北川 そうですね。アルバム・タイトルが決まって、曲順とかを考えていったときにシングル曲「ざらざら」っていうゆったりとしたミディアムの曲につながるように、またアルバムを象徴するようなものがブリッジとしてこの位置にあったらいいかなと思って提案しました。ほかの曲をレコーディングしているときに思いついて、すぐ録って、聴いてもらったら周りのスタッフにも「いいね」って言ってもらえて。それですんなりと収録が決まりました。
───花澤さんからは、このあたりぐらいから、アルバムの全体像みたいなものがなんとなくみんなのなかに共有されてきたとお伺いしました。この曲があることによって切り替えといいますか、アルバム曲とシングル曲がスムーズに、自然な流れで繋がりますよね。
北川 そうなんですよね。アルバム曲がいろいろと集まりつつ、そのなかでシングル曲との組み合わせを考えながら作業を進めなくてはならないので、毎回いろいろと苦労しますけど(笑)。
───たしかにバランスって難しいですよね。でも空気公団の「透明な女の子」もそうですが、アルバムのなかでのシングルのハマり具合の良さといったものもしっかりと感じました。

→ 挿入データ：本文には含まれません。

**config.mk**
```make
export PLATFORM = sky130hd
export DESIGN_NAME = rds_name_and_text_decoder_flat
export DESIGN_NICKNAME = d
export VERILOG_FILES = /design/src/design/rdsnt_pkg.sv /design/src/design/rdsnt_if.sv /design/src/design/rdsnt_ctrl.sv /design/src/design/rdsnt_dp.sv /design/src/design/rds_name_and_text_decoder.sv /design/src/flat_wrapper.sv
export SDC_FILE = /design/constraint.sdc
export NUM_CORES = 2
export LEC_CHECK = 0
export BUFFER_PORTS_ARGS = -buffer_cell sky130_fd_sc_hd__buf_2
export CORE_MARGIN = 10
export CORE_UTILIZATION = 55
export CTS_CLUSTER_DIAMETER = 40
export DETAILED_ROUTE_END_ITERATION = 6
export PLACE_DENSITY = 0.72
export SYNTH_ARGS = -nofsm -noshare
export SYNTH_HDL_FRONTEND = slang
export SYNTH_SLANG_ARGS = --single-unit
```
**constraint.sdc**
```tcl
create_clock -name clk -period 14.1 [get_ports clk]
set_input_delay 2.115 -clock clk [delete_from_list [all_inputs] [get_ports clk]]
set_output_delay 2.115 -clock clk [all_outputs]
set_load 0.02 [all_outputs]
```
===== config.mk =====
export PLATFORM = sky130hd
export DESIGN_NAME = sha224_engine
export DESIGN_NICKNAME = d
export VERILOG_FILES = /design/src/design/sha224_pkg.sv /design/src/design/sha224_engine.sv
export SDC_FILE = /design/constraint.sdc
export NUM_CORES = 2
export LEC_CHECK = 0
export ABC_CLOCK_PERIOD_IN_PS = 19950
export BUFFER_PORTS_ARGS = -buffer_cell sky130_fd_sc_hd__buf_2
export CAP_MARGIN = 20
export CORE_UTILIZATION = 30
export CTS_CLUSTER_SIZE = 8
export DETAILED_ROUTE_END_ITERATION = 10
export PLACE_DENSITY = 0.48
export REMOVE_ABC_BUFFERS = 1
export SLEW_MARGIN = 0
export SYNTH_ARGS = -nofsm -noshare
export SYNTH_HDL_FRONTEND = slang
export SYNTH_SLANG_ARGS = --single-unit

===== constraint.sdc =====
create_clock -name clk -period 19.95 [get_ports clk]
set_input_delay 3.99 -clock clk [delete_from_list [all_inputs] [get_ports clk]]
set_output_delay 3.99 -clock clk [all_outputs]
set_load 0.01 [all_outputs]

北川 だから全部が分かりやすくUKサウンドじゃなくてもよくて、アルバムを通して聴いたときに、いろいろなイギリスを感じてもらえるものが並んでいればと思っていました。始めにおっしゃってくれたように、1曲目と最後の曲を取り出すと、すごい飛距離があるけど、通して聴くと流れが繋がっている。トータル・アルバムとしての雰囲気は大事にしたいと考えながら進めましたね。